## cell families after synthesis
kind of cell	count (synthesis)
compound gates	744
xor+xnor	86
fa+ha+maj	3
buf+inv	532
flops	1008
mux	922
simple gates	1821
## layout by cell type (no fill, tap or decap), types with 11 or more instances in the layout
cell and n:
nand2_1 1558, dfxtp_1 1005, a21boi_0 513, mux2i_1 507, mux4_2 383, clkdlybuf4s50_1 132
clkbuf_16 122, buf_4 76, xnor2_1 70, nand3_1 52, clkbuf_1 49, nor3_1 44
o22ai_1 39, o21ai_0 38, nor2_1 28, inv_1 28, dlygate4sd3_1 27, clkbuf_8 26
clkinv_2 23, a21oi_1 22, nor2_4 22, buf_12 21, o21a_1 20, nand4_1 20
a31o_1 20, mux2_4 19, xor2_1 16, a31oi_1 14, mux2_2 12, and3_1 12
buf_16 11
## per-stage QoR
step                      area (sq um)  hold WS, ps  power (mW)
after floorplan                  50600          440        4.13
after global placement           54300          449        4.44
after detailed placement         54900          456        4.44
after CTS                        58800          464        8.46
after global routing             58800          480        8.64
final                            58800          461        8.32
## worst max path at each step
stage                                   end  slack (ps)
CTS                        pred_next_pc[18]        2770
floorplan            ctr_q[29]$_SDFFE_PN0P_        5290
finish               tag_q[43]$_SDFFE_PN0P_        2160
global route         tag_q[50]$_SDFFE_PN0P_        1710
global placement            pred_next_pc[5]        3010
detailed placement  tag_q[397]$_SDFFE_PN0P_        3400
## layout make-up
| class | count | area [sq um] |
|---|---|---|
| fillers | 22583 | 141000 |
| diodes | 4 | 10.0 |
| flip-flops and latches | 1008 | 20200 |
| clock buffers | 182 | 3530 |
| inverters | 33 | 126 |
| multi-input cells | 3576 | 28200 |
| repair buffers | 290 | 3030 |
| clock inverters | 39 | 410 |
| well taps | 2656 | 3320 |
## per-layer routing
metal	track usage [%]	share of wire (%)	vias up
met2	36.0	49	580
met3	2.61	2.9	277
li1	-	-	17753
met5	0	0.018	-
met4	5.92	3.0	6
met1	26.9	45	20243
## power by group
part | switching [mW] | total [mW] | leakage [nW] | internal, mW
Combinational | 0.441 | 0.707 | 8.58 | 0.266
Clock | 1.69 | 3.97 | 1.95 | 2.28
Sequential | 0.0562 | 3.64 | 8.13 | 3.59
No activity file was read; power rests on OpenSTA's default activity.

= = = = = = =

Task
Could you report every line of the material that contains the string "detailed"?

Exercise output
after detailed placement         54900          456        4.44
detailed placement  tag_q[397]$_SDFFE_PN0P_        3400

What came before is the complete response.